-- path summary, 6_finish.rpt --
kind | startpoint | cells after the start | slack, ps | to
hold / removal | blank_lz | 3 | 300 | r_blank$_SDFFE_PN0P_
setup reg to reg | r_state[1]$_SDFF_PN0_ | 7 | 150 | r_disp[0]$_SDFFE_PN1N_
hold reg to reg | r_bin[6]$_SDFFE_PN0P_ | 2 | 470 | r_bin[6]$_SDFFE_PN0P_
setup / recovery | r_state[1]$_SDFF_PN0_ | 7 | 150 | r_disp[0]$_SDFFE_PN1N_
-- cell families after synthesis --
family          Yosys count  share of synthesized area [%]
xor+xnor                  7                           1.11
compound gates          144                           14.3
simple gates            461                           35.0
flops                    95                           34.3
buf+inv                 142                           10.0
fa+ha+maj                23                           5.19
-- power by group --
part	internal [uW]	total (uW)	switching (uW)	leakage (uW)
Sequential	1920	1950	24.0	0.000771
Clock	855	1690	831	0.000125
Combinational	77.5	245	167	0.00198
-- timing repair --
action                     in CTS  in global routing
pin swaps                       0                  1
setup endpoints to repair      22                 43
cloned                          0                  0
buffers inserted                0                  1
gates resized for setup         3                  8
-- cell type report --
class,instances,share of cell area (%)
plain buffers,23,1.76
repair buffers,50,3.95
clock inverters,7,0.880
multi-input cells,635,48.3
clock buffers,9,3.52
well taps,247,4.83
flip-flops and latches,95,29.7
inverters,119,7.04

·····

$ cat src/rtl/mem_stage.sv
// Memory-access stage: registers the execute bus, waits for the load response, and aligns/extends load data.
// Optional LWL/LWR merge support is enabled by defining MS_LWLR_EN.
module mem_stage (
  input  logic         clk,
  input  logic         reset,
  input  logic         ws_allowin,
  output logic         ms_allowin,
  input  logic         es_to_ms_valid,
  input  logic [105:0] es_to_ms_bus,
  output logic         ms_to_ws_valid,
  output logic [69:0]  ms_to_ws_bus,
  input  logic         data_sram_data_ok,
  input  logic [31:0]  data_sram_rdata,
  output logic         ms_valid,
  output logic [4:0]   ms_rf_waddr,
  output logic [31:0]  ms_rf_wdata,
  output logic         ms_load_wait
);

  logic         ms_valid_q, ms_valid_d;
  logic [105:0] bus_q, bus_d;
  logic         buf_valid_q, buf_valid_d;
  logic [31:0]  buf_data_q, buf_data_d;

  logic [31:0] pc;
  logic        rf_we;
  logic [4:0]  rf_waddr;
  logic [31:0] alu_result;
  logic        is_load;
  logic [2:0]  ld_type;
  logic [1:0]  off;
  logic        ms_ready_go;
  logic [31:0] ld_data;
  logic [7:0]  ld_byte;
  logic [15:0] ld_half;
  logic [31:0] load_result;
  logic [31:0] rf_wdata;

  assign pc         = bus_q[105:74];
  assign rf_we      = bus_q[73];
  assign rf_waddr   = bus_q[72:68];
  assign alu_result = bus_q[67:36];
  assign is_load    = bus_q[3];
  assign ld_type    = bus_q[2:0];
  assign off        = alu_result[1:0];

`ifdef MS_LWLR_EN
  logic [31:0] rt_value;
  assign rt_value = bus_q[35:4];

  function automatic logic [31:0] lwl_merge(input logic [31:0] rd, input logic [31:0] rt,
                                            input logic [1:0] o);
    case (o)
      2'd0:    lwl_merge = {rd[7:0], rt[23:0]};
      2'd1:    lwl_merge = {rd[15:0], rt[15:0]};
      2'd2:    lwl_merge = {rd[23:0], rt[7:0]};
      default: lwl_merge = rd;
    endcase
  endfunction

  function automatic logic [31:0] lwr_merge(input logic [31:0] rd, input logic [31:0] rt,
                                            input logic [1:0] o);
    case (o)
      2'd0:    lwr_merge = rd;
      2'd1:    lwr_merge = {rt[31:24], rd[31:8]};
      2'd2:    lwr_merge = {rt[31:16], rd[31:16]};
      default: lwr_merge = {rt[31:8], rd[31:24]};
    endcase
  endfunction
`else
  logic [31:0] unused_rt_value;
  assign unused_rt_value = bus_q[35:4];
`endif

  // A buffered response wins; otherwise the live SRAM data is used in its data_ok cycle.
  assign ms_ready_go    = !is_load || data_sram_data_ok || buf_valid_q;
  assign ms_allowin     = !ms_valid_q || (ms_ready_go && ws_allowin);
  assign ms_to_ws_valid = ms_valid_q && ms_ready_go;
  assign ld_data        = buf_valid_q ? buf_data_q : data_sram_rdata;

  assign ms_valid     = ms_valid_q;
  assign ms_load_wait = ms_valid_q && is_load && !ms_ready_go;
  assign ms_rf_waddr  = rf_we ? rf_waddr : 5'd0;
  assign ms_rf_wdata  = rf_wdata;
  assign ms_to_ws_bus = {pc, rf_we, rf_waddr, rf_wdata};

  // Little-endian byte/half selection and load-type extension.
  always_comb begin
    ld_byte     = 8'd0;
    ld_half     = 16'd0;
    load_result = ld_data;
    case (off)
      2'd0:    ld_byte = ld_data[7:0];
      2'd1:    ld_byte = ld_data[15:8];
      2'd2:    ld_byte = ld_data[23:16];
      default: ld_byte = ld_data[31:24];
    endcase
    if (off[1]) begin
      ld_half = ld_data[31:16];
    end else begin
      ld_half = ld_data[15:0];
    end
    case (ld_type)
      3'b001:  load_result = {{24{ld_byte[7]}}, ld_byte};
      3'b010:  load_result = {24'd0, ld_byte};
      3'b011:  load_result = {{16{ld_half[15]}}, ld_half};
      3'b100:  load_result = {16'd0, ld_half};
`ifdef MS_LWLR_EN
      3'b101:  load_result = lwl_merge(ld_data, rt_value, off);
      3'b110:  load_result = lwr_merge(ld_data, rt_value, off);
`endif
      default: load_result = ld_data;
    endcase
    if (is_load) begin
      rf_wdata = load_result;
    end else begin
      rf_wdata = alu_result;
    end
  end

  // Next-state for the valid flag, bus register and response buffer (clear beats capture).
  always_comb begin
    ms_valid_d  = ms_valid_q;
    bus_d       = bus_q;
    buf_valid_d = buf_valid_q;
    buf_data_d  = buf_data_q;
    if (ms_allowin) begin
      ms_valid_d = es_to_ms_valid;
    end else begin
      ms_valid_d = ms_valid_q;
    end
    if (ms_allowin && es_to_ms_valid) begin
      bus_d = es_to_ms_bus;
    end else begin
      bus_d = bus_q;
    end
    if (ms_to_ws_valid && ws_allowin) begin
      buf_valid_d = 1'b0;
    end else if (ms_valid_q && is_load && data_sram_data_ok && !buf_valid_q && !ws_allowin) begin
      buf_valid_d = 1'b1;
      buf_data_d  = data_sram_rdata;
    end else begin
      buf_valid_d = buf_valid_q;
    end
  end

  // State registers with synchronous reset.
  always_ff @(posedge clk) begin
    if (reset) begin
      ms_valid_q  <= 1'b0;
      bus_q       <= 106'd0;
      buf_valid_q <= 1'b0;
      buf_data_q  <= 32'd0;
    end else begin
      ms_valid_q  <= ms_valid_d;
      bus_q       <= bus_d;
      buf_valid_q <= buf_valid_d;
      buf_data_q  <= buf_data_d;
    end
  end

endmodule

·····

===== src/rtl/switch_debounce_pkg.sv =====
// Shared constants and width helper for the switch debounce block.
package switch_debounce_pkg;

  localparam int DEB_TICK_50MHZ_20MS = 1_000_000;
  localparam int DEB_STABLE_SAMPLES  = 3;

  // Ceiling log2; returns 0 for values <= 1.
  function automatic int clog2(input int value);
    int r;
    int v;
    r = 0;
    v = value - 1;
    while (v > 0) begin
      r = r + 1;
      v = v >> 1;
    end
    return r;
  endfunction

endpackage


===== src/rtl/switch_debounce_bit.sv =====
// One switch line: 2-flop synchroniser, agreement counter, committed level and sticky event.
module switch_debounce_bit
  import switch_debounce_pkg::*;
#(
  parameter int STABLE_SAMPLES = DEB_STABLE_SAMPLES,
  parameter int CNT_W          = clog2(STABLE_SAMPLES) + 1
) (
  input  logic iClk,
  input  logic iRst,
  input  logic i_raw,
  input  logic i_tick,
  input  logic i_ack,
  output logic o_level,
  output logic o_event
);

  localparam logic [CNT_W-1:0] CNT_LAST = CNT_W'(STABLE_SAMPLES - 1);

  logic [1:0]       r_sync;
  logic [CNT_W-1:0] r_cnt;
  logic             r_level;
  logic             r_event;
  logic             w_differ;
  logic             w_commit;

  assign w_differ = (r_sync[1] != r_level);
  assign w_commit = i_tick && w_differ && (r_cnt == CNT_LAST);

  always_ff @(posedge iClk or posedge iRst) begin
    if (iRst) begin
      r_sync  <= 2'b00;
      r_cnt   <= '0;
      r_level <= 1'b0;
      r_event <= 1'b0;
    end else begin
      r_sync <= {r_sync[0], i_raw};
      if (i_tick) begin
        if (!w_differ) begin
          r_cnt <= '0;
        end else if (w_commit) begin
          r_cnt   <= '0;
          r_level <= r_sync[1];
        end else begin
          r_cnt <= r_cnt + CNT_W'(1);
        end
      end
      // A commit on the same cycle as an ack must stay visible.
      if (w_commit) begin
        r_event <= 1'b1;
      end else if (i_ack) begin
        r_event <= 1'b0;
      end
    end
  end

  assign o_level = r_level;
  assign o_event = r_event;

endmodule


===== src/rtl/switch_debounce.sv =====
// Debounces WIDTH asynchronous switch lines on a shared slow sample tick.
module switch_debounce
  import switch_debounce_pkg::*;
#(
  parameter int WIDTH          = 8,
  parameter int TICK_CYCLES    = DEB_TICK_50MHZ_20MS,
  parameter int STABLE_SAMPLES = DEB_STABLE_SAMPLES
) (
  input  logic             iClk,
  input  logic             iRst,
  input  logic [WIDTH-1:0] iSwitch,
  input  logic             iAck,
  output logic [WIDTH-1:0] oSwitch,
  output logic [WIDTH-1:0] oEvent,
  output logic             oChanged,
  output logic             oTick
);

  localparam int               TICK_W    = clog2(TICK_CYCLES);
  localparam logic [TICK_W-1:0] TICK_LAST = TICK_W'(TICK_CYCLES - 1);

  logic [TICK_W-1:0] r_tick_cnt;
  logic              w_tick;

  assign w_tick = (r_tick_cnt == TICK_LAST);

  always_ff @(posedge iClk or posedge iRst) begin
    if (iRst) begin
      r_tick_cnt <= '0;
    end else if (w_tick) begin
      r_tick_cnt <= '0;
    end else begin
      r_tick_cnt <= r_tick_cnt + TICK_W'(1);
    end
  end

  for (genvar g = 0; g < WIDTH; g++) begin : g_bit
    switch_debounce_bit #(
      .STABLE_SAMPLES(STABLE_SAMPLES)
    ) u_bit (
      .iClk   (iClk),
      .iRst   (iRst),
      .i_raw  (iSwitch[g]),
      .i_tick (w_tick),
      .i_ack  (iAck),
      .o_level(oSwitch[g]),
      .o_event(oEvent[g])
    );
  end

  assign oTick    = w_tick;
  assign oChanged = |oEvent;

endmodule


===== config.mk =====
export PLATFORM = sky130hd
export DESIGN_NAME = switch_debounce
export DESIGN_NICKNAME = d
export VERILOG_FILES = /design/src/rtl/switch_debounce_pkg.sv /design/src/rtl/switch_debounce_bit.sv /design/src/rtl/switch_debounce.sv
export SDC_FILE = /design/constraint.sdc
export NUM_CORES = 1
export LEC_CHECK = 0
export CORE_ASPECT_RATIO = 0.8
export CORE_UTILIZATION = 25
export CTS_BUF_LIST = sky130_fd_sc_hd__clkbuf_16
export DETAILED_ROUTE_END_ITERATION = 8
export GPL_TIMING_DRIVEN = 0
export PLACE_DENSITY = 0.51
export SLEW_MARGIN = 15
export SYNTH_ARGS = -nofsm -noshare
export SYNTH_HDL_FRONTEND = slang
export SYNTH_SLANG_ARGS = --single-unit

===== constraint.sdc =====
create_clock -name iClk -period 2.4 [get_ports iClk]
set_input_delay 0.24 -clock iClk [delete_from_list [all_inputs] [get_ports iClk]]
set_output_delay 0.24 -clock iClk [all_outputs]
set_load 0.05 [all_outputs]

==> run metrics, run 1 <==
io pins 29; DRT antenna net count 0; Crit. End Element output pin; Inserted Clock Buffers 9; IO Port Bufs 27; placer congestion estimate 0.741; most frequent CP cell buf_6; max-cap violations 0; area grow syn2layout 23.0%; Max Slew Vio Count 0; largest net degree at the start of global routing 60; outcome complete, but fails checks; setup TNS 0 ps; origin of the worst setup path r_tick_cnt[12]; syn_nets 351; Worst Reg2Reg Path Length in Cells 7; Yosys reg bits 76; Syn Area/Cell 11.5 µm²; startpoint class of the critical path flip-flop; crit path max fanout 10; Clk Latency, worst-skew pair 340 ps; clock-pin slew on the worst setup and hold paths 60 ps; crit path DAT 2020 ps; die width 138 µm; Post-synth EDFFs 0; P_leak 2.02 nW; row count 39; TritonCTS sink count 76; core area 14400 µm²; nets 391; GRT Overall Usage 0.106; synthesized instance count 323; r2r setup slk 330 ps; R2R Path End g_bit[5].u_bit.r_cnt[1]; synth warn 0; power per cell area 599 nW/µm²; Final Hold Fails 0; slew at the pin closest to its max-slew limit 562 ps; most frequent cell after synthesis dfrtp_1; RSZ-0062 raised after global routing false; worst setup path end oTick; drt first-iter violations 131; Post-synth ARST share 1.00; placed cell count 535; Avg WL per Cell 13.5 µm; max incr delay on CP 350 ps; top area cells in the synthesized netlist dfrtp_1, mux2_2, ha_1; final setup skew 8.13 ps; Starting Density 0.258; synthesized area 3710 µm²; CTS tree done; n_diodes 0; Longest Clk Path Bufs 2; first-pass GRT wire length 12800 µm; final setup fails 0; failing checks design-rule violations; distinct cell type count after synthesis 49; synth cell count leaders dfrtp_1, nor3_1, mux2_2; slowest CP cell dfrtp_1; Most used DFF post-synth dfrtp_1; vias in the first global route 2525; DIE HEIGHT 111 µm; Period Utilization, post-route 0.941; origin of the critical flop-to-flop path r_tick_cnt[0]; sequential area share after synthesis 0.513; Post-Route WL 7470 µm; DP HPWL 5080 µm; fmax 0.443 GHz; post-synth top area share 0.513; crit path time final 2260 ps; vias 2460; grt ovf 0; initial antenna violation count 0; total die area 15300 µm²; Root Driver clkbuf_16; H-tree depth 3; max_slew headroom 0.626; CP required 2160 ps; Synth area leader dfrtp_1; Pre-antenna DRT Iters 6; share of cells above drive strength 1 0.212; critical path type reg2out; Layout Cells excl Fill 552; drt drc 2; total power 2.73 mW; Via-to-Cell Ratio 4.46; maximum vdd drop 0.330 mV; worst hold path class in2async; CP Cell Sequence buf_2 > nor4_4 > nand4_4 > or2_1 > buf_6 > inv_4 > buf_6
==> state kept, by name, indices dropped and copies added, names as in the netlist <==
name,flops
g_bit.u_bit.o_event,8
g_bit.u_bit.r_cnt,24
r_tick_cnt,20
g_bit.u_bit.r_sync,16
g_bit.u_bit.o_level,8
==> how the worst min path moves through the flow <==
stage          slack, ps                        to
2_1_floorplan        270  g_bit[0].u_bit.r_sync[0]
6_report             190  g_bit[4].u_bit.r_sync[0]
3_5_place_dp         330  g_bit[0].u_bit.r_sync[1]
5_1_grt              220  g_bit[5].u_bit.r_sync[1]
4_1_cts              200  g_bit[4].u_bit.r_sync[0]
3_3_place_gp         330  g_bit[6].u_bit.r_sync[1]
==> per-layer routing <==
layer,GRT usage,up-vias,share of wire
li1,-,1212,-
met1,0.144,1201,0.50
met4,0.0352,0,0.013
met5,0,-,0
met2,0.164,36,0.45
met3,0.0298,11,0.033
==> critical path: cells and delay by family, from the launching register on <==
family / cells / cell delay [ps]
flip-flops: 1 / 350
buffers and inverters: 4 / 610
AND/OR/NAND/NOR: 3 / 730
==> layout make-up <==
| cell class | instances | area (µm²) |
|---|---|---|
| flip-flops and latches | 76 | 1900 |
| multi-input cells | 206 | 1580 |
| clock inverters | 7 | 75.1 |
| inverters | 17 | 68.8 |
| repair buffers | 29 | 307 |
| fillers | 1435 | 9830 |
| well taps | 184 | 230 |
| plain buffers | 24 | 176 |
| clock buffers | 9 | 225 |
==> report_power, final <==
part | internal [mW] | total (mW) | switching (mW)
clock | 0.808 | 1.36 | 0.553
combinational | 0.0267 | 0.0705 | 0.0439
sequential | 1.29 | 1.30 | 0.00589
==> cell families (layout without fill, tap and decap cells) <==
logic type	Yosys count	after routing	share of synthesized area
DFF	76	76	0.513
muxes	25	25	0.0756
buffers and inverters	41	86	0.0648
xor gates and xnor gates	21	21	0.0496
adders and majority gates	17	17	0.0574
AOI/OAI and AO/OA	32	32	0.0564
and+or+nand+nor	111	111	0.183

·····

▸ ABOUT THIS TASK: In the material above, find the line containing "-- cell families" and the line containing "inverters,119,7.04", then write out exactly those two lines and every line between them, and nothing more.

▸ OUTPUT OF THE EXERCISE:
-- cell families after synthesis --
family          Yosys count  share of synthesized area [%]
xor+xnor                  7                           1.11
compound gates          144                           14.3
simple gates            461                           35.0
flops                    95                           34.3
buf+inv                 142                           10.0
fa+ha+maj                23                           5.19
-- power by group --
part	internal [uW]	total (uW)	switching (uW)	leakage (uW)
Sequential	1920	1950	24.0	0.000771
Clock	855	1690	831	0.000125
Combinational	77.5	245	167	0.00198
-- timing repair --
action                     in CTS  in global routing
pin swaps                       0                  1
setup endpoints to repair      22                 43
cloned                          0                  0
buffers inserted                0                  1
gates resized for setup         3                  8
-- cell type report --
class,instances,share of cell area (%)
plain buffers,23,1.76
repair buffers,50,3.95
clock inverters,7,0.880
multi-input cells,635,48.3
clock buffers,9,3.52
well taps,247,4.83
flip-flops and latches,95,29.7
inverters,119,7.04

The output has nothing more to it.